== EXERCISE DIRECTIONS ==
Search the records for lines with the word "even" and copy each match.

== SUPPLIED INFORMATION ==

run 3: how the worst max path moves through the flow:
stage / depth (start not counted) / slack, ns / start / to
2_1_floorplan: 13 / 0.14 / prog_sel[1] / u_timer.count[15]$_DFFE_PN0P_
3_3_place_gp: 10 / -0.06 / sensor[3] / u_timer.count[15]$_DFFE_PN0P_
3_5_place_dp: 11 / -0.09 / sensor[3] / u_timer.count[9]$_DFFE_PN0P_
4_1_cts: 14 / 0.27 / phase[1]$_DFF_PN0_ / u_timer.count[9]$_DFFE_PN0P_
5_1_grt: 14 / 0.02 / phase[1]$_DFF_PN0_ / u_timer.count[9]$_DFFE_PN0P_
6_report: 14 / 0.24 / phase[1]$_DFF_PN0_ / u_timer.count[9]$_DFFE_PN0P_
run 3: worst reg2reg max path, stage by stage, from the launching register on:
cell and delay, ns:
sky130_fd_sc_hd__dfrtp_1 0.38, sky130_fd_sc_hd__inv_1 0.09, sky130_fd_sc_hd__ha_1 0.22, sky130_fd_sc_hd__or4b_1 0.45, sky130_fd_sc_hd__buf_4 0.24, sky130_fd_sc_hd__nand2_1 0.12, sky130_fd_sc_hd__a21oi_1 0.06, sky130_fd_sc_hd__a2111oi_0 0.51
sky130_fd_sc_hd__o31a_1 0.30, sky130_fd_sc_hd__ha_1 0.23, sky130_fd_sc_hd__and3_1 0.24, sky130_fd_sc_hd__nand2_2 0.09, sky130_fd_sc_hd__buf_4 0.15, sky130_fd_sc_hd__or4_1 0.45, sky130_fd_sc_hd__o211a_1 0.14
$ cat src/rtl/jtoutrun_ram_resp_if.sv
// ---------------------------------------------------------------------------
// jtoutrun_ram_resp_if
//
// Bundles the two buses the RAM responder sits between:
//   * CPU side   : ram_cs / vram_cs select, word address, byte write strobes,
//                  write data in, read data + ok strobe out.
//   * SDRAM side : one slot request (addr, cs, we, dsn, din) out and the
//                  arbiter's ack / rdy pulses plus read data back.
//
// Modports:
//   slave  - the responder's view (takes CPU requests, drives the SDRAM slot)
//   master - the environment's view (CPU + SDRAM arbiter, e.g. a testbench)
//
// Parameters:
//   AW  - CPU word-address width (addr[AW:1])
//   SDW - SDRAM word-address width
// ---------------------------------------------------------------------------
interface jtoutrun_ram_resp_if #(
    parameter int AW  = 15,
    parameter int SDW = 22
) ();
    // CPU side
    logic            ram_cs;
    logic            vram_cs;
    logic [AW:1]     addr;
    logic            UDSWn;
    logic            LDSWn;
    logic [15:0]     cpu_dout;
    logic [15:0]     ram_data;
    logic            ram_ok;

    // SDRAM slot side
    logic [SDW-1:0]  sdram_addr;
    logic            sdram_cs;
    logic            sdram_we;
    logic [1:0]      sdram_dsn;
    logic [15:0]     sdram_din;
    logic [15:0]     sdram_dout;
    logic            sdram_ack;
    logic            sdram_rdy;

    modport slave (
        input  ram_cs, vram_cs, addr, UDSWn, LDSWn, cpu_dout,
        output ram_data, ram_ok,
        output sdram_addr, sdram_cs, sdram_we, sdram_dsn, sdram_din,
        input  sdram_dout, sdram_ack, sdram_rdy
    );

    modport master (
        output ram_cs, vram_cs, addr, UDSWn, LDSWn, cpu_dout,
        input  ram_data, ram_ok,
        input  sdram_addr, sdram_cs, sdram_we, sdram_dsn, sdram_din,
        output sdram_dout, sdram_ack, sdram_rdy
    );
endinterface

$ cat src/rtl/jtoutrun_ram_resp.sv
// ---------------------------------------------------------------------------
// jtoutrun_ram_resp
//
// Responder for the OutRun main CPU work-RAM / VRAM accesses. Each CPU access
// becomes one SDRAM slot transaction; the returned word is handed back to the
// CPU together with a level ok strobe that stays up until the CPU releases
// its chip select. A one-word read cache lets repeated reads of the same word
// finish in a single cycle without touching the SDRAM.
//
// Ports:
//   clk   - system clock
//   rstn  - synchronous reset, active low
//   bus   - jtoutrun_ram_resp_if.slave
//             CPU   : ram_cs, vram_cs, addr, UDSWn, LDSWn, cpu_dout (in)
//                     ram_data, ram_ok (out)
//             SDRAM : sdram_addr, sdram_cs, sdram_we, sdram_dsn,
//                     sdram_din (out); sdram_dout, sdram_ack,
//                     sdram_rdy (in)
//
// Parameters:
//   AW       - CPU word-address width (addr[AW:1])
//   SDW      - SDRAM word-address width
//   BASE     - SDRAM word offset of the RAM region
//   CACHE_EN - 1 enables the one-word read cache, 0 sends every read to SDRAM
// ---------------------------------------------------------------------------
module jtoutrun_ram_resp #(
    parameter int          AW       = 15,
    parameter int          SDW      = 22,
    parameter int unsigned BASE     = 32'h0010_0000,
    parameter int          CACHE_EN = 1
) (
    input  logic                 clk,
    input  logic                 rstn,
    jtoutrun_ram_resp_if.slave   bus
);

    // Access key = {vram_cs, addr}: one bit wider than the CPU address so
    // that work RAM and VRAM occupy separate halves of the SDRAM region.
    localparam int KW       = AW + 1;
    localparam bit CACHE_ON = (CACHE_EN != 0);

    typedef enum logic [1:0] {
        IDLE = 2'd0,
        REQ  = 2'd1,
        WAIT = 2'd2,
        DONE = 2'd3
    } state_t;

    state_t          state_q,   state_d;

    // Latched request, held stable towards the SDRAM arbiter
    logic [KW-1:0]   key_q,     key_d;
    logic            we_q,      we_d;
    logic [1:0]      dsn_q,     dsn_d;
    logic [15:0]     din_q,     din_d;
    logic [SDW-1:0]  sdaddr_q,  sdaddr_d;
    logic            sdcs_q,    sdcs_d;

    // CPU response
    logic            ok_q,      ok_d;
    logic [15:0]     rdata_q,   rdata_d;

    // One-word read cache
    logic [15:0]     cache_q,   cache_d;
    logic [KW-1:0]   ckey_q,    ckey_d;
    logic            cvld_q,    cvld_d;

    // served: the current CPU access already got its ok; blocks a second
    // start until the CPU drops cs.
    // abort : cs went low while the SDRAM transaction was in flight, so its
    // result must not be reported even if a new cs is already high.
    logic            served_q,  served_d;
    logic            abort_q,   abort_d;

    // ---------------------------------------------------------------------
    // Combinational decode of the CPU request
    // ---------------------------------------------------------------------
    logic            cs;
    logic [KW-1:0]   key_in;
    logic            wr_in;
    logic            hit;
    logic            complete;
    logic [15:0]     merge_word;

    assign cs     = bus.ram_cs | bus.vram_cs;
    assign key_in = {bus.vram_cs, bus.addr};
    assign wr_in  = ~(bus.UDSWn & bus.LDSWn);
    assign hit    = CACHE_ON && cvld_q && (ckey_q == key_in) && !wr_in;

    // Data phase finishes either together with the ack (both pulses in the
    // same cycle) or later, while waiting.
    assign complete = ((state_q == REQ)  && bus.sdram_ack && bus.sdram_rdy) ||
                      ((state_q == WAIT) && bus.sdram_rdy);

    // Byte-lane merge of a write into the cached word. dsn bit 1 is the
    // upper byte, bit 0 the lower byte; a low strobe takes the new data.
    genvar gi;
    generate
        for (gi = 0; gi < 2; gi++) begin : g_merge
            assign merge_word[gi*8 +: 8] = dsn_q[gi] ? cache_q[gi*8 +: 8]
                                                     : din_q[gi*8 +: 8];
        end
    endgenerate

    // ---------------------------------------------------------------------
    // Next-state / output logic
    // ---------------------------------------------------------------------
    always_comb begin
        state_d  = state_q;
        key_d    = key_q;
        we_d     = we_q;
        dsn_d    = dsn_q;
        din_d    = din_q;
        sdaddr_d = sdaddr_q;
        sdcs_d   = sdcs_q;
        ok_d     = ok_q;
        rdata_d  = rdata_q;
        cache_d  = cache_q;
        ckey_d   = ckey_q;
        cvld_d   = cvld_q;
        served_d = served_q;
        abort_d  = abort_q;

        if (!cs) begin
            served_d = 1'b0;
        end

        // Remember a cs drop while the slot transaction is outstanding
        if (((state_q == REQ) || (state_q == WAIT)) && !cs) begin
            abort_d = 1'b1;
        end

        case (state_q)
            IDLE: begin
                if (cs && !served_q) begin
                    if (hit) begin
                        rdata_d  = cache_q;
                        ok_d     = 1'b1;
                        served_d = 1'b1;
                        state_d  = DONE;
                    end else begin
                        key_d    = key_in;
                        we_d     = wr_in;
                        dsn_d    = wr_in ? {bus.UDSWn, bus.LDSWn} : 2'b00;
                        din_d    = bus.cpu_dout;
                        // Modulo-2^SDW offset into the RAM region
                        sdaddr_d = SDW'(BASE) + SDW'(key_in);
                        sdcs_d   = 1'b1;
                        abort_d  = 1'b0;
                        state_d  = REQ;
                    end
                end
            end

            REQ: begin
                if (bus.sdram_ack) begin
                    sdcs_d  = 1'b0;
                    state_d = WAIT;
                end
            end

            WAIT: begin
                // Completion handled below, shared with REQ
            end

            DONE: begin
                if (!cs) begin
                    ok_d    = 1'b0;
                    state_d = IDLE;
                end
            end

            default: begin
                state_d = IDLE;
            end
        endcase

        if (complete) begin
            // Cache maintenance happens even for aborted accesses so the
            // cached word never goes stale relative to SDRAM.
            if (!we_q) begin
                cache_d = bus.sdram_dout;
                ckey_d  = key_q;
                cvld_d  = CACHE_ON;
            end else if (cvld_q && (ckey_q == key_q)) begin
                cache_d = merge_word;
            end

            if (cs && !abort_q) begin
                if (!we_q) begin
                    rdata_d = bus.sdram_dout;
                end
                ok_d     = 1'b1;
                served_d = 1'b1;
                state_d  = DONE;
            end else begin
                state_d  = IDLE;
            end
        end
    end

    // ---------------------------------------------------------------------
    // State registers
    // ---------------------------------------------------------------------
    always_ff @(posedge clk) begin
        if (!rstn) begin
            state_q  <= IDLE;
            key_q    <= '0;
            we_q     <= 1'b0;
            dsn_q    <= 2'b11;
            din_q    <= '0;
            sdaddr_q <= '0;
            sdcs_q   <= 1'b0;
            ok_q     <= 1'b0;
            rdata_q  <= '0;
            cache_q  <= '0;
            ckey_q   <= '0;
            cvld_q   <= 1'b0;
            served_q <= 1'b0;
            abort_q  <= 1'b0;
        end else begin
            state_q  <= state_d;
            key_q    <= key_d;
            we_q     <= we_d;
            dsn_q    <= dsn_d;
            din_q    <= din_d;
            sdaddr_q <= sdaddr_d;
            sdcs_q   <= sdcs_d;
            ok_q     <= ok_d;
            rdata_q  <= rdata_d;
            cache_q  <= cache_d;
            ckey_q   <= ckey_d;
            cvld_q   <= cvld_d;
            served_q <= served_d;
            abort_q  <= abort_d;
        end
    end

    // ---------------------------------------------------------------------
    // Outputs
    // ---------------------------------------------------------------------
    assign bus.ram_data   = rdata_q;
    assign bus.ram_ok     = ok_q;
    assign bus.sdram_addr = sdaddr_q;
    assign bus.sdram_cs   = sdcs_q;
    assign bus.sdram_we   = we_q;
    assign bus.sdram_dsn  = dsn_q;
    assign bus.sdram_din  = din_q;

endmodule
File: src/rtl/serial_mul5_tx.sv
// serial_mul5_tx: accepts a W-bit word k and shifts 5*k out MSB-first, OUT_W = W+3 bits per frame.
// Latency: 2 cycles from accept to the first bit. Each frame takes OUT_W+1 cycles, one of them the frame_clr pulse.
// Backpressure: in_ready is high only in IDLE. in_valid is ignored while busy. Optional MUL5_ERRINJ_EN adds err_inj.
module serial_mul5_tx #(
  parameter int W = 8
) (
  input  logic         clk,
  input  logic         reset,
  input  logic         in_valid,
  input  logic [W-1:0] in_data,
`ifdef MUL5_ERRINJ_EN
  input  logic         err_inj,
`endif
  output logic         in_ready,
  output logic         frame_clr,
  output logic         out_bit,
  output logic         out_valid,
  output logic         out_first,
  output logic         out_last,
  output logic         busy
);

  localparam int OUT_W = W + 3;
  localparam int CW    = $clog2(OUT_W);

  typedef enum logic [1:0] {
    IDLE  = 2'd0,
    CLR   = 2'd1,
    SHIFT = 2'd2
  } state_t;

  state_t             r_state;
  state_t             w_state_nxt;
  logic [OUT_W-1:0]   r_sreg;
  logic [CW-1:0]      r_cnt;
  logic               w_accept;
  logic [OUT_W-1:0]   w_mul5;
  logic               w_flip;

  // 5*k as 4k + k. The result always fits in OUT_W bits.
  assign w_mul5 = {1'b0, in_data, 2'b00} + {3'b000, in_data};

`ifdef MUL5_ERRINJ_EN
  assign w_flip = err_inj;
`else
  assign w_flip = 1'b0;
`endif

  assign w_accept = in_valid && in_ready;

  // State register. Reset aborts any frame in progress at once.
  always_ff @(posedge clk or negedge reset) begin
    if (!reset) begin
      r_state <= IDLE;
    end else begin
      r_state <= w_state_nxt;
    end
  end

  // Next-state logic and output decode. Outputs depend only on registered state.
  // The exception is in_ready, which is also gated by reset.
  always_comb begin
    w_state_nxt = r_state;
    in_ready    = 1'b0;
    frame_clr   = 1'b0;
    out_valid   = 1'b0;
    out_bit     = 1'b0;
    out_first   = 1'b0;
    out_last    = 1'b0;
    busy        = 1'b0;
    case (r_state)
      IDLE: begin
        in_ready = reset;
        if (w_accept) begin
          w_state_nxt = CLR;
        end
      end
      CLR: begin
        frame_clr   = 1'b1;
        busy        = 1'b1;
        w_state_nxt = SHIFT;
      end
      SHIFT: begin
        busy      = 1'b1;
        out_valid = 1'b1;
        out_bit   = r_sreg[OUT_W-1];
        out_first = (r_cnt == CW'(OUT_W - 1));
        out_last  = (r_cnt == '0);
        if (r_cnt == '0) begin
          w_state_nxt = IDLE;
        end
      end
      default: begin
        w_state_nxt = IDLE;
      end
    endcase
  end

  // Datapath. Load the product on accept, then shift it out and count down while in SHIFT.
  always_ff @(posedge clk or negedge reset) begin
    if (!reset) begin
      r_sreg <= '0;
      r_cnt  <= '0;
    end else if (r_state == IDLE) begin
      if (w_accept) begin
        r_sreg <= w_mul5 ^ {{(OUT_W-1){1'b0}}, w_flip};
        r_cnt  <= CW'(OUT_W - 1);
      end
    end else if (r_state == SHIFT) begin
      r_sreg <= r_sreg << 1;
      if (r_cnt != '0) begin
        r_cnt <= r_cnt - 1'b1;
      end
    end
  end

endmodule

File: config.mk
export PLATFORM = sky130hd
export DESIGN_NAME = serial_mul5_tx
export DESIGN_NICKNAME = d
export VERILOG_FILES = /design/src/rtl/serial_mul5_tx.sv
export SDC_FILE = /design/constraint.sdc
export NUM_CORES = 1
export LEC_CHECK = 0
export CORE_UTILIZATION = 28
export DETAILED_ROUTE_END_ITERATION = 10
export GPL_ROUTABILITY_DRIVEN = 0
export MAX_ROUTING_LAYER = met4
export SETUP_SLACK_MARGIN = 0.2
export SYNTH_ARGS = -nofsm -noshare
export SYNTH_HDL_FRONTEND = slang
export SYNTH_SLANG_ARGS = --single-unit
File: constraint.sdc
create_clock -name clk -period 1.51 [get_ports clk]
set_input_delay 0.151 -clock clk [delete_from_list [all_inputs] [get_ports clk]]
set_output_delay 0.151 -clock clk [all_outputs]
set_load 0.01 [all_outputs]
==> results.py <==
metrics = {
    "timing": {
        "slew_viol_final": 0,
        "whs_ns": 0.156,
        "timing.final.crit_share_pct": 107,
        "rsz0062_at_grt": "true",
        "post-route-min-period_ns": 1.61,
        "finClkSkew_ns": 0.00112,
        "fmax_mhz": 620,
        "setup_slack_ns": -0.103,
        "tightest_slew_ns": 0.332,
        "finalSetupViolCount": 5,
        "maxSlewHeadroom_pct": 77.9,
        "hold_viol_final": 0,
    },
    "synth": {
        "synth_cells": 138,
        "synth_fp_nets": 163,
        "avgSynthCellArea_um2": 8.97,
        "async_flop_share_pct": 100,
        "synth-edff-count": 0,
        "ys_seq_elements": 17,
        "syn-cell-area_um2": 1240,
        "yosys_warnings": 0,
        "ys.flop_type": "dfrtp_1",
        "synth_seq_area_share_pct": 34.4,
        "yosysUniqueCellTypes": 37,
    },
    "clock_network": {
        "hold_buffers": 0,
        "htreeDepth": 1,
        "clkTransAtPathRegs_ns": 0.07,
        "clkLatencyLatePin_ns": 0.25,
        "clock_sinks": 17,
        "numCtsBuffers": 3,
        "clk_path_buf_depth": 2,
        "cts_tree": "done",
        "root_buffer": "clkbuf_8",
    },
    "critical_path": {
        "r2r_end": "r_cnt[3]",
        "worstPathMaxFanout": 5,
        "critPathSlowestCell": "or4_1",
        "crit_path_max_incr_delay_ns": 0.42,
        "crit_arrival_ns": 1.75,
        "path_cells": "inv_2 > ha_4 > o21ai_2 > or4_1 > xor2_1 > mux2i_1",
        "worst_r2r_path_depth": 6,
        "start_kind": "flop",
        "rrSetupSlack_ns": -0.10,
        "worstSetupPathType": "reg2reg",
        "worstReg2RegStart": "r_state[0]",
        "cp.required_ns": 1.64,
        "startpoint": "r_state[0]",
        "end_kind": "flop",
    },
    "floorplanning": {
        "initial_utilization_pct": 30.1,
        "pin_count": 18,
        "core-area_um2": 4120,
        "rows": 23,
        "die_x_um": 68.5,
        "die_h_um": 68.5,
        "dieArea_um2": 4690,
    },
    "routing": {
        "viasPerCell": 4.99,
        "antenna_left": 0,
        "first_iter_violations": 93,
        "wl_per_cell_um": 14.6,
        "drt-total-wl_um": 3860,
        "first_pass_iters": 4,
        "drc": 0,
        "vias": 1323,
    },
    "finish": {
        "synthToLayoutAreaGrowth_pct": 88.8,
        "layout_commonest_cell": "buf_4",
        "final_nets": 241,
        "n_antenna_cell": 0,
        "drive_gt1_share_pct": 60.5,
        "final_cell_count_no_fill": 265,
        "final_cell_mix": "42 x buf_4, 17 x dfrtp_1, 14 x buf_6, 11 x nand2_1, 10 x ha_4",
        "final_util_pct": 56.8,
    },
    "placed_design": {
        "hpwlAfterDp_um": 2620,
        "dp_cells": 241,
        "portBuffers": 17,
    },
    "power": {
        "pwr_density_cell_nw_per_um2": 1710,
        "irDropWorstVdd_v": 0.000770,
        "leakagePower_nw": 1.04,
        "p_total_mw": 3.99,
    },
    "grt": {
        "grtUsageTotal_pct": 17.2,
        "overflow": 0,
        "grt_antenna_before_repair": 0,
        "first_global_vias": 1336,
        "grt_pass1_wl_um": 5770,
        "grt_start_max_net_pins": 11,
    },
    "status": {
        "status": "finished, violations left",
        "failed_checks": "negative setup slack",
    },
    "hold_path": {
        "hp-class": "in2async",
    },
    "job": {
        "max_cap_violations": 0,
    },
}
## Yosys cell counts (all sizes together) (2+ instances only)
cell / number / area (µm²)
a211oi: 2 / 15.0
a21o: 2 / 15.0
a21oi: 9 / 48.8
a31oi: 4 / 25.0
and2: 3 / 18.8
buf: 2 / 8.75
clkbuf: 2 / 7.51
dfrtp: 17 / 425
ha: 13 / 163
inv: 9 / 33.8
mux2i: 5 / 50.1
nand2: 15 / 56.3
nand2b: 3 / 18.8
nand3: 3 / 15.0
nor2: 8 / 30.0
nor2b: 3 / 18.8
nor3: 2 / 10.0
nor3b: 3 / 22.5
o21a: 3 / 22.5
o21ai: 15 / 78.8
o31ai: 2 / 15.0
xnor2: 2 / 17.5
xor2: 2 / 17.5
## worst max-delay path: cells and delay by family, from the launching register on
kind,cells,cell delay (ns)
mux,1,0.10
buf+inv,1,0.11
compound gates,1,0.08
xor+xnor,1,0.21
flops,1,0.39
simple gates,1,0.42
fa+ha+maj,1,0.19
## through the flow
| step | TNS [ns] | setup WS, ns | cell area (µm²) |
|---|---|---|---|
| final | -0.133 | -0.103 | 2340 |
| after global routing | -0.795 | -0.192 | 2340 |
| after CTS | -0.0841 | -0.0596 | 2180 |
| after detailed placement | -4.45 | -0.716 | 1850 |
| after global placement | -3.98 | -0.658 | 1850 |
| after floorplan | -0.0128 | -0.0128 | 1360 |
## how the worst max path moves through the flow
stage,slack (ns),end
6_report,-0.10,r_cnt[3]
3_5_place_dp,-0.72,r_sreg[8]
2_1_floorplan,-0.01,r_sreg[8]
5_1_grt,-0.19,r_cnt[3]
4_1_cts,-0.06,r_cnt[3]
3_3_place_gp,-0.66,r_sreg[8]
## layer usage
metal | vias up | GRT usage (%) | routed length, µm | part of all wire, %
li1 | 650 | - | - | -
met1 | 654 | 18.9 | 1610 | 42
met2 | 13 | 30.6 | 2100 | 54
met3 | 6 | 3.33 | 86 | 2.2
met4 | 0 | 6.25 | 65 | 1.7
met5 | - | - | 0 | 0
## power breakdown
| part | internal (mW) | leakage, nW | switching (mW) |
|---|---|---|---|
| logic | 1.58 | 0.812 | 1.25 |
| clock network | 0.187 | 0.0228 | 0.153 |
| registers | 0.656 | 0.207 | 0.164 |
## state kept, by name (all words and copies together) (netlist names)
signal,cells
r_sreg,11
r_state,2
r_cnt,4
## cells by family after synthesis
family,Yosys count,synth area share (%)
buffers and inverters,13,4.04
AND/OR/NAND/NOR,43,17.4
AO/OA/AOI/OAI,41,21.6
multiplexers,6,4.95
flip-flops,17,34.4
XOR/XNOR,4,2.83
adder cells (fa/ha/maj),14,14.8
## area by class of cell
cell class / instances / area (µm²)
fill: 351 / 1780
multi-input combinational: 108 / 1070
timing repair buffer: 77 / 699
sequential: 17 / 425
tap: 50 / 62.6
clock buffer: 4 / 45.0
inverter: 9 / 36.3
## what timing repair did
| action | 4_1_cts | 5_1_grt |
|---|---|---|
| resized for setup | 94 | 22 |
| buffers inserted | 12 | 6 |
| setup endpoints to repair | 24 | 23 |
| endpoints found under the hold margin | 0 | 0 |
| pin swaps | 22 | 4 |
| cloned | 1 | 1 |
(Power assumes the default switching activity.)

== RESULT ==
    // result must not be reported even if a new cs is already high.
            // Cache maintenance happens even for aborted accesses so the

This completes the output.